ACTION ITEM: Sort through the listing below and keep each line with the word "under". Copy those.

DATA: Begin

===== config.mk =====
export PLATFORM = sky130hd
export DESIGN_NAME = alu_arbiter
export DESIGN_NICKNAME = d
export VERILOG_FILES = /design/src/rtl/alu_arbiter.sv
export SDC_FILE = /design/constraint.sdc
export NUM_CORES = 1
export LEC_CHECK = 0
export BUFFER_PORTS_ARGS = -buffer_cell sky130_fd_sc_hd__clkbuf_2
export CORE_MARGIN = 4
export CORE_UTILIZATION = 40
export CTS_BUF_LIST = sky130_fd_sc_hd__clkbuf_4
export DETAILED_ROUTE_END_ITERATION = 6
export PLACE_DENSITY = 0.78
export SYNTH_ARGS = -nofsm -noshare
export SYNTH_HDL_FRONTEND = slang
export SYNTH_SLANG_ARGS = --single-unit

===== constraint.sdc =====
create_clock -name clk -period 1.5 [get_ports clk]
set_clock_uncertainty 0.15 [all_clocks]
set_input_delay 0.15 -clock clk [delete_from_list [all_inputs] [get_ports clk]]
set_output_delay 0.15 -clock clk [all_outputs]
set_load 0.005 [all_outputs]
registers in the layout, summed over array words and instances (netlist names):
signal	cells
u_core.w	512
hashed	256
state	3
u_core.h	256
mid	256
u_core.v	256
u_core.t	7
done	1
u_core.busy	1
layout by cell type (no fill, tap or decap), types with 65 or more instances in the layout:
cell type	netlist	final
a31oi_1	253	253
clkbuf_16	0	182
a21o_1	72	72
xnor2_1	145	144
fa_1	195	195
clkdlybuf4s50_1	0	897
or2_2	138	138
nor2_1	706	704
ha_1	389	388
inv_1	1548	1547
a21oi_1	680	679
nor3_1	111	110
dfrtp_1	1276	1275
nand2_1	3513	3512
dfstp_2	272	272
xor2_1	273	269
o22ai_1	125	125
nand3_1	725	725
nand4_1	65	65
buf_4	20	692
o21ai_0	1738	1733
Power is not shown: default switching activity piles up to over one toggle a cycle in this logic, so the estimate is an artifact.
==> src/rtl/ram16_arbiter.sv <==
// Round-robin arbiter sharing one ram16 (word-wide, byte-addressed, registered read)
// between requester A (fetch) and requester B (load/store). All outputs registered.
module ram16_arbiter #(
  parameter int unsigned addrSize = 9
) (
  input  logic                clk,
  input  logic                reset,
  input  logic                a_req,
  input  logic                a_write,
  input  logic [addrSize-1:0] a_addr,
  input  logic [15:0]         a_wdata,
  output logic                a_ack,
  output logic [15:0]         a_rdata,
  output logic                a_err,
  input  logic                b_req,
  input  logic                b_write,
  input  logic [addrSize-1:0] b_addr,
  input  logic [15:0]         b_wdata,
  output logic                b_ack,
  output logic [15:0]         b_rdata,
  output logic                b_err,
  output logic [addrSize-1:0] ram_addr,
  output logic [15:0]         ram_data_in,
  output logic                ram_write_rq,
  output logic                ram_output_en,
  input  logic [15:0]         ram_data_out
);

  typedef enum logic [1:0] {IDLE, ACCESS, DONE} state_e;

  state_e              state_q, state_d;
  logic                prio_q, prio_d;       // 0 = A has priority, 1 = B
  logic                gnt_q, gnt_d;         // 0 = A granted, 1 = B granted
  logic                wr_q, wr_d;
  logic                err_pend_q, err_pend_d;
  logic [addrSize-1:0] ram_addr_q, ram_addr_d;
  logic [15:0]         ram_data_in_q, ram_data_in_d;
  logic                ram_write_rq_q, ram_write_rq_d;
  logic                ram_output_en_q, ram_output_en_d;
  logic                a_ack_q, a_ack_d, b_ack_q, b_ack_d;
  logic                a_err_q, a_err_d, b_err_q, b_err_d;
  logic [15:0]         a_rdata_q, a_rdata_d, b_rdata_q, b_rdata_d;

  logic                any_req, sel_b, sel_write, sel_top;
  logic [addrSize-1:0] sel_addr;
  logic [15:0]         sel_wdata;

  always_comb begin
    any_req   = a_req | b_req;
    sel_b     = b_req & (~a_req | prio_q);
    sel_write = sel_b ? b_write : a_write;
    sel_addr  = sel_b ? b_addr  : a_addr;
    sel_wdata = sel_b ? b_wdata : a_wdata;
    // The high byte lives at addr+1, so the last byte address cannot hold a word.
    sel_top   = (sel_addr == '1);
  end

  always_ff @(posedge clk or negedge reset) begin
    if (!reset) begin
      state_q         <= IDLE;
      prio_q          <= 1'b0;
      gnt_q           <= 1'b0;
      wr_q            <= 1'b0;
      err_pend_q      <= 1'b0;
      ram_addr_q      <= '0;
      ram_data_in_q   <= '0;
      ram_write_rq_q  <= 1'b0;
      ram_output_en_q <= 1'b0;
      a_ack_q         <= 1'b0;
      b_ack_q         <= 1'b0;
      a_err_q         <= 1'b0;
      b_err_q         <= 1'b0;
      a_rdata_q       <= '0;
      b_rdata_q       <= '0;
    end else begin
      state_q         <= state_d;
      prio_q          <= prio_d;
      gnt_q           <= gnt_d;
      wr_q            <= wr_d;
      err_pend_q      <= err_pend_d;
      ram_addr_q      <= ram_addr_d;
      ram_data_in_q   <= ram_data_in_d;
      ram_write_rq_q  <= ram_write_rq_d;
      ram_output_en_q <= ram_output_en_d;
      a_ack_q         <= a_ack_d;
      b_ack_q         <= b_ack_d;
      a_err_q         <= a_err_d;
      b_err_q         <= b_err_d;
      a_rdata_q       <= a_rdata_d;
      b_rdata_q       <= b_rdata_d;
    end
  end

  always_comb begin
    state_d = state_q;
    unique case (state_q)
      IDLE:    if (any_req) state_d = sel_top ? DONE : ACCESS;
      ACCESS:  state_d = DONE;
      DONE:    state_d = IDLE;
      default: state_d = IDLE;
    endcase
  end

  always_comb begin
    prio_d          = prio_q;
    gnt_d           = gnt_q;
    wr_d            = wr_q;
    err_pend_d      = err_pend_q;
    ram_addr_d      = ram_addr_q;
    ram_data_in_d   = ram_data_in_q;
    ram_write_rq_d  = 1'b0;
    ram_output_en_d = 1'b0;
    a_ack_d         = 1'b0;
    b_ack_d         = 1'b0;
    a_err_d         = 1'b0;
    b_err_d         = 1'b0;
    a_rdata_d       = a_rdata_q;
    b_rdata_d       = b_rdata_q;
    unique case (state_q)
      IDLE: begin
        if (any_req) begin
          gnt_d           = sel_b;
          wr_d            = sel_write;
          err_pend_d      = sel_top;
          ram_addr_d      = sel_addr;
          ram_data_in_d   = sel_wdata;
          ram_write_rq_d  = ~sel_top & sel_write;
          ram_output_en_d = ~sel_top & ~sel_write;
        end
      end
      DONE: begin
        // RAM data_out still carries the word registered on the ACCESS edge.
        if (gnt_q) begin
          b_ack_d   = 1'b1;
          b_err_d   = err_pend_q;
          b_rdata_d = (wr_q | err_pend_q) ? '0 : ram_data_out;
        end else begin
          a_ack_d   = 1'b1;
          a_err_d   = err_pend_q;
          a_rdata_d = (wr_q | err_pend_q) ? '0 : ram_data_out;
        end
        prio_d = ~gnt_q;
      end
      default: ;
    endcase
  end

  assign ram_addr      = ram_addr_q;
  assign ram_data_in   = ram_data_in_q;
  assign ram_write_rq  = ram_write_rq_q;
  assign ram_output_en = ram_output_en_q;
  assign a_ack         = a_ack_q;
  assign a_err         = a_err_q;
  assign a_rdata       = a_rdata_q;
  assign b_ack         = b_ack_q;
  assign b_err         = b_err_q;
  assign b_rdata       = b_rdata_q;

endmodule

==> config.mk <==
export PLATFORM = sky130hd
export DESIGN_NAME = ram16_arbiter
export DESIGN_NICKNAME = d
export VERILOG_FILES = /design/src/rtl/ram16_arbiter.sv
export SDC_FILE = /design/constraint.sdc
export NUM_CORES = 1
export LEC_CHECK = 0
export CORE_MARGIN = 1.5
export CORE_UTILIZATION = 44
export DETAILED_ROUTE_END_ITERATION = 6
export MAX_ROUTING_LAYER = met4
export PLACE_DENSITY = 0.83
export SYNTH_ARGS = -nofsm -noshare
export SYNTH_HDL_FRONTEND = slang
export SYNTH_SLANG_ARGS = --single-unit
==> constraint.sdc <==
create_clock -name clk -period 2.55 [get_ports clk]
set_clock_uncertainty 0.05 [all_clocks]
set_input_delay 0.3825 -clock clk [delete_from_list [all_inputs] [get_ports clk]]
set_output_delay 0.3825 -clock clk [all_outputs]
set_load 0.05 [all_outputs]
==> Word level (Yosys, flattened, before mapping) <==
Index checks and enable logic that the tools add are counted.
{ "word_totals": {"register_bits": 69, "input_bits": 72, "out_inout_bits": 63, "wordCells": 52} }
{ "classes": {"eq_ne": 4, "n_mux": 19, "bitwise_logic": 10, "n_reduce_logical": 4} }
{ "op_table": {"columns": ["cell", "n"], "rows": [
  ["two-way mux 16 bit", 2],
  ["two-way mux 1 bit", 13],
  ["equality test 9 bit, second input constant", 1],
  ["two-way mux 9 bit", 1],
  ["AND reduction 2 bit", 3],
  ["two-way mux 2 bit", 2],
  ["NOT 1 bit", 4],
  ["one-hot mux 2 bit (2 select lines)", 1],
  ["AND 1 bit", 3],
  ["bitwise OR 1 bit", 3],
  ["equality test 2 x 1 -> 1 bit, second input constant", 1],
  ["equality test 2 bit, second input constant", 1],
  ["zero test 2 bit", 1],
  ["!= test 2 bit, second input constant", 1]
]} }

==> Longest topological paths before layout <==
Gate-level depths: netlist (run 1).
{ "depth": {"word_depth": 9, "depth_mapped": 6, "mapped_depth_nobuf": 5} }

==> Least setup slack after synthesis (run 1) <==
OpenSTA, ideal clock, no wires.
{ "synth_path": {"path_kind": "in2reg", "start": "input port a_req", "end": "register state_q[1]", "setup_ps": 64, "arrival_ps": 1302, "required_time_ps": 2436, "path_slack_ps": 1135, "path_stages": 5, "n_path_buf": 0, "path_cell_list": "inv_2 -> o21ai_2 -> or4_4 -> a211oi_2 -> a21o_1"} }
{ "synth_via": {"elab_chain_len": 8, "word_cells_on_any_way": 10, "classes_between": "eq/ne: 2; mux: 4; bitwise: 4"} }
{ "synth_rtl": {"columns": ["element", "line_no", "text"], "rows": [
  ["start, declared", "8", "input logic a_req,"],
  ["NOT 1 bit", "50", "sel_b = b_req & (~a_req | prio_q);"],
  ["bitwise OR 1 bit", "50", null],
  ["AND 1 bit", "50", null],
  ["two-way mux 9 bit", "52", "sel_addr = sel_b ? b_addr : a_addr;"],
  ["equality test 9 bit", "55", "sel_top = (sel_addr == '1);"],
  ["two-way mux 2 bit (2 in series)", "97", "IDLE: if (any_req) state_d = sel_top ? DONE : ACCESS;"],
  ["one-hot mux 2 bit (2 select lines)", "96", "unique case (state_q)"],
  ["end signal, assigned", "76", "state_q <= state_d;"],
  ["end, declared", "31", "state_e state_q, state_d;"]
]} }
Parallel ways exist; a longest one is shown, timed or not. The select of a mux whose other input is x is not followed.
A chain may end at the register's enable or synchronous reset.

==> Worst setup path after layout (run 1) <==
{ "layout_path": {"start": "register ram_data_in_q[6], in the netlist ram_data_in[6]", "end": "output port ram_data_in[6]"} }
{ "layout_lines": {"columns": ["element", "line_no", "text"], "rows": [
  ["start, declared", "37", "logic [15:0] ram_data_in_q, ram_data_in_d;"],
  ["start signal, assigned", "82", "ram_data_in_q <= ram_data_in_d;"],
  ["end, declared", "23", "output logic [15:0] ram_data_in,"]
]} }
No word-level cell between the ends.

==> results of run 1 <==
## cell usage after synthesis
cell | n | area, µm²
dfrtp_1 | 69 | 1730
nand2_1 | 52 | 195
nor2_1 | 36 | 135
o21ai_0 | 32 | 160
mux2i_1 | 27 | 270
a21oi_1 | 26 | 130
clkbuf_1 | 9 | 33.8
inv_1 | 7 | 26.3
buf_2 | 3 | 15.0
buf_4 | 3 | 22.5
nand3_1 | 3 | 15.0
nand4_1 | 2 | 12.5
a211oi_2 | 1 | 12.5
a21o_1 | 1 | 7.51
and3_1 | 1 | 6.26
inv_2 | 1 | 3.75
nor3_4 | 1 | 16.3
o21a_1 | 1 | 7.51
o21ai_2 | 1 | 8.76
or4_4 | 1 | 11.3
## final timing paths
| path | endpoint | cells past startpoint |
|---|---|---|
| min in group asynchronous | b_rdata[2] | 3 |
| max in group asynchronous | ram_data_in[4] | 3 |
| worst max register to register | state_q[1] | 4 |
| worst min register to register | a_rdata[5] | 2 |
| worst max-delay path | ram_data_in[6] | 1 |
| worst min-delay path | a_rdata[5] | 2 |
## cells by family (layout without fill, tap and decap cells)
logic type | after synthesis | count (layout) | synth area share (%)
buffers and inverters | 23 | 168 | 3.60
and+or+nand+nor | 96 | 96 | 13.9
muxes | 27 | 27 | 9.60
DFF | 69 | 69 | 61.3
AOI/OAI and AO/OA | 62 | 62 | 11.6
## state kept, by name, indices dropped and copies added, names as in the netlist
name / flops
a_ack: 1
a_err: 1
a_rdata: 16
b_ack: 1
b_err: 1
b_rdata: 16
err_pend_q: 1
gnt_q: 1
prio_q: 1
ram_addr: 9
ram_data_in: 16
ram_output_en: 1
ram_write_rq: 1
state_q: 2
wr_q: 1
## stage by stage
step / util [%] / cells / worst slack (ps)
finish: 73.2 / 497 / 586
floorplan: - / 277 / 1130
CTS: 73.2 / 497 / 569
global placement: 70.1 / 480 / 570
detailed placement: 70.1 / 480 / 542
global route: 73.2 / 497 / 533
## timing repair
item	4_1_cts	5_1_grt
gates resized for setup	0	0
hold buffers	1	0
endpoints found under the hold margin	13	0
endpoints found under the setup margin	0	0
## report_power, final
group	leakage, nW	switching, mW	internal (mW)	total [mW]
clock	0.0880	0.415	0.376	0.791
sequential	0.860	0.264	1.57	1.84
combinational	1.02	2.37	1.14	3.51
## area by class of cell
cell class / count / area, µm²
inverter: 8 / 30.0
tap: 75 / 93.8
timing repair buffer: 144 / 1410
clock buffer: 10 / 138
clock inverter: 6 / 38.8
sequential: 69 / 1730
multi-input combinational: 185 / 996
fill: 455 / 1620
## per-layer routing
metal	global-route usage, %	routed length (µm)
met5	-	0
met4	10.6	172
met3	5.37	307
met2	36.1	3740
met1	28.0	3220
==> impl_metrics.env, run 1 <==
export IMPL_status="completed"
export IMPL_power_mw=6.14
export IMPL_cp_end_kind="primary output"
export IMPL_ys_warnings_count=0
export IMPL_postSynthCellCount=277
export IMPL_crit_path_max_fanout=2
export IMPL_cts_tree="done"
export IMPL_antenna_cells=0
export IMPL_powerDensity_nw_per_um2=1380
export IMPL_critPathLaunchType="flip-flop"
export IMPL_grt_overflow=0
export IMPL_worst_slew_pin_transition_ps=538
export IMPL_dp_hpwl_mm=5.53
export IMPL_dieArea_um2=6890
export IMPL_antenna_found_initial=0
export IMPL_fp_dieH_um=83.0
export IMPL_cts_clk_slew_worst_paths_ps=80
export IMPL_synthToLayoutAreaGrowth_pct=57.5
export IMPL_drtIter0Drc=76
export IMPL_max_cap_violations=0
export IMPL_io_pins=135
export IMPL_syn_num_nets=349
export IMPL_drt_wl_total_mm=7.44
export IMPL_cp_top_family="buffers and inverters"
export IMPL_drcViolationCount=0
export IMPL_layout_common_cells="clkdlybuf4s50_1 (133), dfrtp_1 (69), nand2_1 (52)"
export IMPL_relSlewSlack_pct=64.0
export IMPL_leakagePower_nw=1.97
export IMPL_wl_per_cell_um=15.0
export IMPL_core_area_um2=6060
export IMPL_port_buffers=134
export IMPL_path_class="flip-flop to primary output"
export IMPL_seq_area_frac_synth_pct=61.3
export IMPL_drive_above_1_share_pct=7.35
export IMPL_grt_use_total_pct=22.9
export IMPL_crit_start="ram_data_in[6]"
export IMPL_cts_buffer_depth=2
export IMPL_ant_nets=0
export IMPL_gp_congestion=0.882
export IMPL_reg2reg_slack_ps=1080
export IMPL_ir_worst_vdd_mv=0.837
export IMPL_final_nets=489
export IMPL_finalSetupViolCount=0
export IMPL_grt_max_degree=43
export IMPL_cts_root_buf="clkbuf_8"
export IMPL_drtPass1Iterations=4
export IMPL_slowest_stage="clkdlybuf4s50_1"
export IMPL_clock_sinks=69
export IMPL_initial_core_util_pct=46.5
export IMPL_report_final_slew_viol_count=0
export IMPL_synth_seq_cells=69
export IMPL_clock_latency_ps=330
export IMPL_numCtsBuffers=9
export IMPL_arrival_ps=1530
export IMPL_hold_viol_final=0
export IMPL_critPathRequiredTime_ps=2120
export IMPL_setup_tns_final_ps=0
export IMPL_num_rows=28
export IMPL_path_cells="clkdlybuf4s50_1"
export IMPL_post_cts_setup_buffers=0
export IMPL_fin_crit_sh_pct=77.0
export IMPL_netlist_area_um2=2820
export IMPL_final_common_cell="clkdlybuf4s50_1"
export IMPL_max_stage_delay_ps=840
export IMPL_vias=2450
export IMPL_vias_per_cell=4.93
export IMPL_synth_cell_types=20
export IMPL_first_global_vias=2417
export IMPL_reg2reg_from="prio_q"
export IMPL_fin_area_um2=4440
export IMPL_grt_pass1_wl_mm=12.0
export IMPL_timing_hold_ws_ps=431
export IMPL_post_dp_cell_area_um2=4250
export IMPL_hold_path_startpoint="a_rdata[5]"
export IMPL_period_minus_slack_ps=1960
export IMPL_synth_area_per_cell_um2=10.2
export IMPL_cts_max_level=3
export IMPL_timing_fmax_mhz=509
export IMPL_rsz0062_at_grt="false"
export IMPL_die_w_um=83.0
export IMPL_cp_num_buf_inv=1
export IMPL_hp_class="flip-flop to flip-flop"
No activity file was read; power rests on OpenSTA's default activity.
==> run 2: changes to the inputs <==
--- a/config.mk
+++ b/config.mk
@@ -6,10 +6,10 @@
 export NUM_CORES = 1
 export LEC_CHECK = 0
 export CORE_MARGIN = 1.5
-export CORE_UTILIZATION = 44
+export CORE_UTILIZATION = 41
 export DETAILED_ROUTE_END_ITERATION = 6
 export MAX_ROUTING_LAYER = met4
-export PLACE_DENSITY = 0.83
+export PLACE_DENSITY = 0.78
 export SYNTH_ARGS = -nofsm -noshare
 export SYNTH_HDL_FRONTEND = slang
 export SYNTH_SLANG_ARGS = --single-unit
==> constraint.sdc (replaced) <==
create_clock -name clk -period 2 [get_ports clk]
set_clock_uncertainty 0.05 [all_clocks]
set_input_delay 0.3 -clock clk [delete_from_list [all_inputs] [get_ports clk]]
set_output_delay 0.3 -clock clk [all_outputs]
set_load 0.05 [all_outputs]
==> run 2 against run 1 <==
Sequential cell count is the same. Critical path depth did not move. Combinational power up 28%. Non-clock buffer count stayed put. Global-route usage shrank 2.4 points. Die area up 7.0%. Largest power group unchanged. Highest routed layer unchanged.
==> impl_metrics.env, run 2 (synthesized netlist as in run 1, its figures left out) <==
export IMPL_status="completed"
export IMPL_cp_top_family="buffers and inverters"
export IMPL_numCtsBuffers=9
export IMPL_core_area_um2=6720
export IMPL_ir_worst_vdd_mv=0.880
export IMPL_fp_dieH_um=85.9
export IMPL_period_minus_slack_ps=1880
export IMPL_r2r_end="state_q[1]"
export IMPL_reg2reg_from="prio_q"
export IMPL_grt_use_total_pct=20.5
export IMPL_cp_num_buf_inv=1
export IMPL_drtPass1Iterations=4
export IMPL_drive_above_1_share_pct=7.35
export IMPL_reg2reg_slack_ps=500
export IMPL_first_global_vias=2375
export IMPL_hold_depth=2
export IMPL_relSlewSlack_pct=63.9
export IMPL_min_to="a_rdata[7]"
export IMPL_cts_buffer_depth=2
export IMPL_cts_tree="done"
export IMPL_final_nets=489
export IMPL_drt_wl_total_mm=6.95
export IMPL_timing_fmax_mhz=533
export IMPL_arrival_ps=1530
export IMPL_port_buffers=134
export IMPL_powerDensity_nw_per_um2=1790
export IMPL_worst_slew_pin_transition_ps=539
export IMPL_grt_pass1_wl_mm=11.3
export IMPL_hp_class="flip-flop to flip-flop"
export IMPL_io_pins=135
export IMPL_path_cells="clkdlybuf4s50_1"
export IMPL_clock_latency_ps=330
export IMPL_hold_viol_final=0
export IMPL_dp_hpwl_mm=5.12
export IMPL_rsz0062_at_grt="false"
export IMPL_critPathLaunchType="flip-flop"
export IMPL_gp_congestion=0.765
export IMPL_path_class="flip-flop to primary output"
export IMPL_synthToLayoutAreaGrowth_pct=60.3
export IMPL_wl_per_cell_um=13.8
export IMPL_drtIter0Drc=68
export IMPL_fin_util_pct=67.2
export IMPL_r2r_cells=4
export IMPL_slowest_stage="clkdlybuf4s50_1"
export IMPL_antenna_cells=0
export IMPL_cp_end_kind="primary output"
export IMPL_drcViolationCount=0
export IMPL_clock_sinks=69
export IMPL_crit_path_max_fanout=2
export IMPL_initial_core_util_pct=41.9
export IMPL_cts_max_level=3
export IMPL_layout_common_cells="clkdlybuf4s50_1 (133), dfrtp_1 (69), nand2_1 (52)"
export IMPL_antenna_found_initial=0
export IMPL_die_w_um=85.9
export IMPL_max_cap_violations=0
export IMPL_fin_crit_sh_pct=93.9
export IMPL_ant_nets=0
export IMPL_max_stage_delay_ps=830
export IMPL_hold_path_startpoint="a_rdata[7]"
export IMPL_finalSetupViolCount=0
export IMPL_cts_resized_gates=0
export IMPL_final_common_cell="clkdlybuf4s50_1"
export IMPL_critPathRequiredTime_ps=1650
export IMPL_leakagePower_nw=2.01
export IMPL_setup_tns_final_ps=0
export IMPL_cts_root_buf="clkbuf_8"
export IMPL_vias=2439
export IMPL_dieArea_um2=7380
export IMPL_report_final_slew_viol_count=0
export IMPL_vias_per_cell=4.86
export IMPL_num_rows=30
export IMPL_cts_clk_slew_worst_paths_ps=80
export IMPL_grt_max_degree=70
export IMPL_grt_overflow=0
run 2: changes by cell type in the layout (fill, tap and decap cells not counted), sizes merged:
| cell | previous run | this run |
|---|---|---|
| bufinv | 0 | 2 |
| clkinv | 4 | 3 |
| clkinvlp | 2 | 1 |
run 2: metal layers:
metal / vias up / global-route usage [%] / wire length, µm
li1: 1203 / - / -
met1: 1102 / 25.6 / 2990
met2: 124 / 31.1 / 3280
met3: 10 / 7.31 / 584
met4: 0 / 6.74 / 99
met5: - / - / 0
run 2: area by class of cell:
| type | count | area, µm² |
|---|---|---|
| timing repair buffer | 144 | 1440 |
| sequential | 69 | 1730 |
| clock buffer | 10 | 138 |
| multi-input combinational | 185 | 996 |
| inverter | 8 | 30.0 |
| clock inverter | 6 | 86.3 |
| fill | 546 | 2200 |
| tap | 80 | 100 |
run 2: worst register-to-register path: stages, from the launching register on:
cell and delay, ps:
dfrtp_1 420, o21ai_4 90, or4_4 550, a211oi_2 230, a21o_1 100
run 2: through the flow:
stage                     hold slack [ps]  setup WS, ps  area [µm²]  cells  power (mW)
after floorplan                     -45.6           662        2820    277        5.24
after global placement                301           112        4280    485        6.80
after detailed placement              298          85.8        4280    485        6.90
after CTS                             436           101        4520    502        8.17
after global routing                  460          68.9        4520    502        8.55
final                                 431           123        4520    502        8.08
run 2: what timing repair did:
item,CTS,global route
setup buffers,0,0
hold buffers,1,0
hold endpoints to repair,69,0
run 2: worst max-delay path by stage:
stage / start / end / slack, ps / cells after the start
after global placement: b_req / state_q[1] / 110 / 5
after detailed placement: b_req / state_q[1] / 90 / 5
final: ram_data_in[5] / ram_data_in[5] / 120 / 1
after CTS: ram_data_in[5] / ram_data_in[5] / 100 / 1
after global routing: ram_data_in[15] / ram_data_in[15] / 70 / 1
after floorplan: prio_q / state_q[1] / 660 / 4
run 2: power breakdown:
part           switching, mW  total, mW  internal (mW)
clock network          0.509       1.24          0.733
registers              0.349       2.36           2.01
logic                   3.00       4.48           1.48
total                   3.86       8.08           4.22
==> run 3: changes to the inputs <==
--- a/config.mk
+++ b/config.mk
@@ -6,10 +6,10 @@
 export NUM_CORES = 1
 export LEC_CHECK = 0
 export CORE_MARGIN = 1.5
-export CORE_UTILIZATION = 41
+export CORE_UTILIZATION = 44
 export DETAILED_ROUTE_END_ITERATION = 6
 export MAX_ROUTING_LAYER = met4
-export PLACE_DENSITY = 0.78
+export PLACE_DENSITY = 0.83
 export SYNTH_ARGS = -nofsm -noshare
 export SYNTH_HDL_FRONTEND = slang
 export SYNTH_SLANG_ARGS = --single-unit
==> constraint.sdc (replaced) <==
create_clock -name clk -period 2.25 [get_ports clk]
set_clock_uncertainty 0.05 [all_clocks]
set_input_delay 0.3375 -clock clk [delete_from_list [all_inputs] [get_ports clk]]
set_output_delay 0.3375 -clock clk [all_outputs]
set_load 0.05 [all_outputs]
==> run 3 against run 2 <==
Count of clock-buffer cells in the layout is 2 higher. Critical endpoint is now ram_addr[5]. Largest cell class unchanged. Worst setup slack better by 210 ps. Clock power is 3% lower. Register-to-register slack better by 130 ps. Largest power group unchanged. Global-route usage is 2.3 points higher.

DATA: End

ANSWER FOR THE TASK:
endpoints found under the hold margin	13	0
endpoints found under the setup margin	0	0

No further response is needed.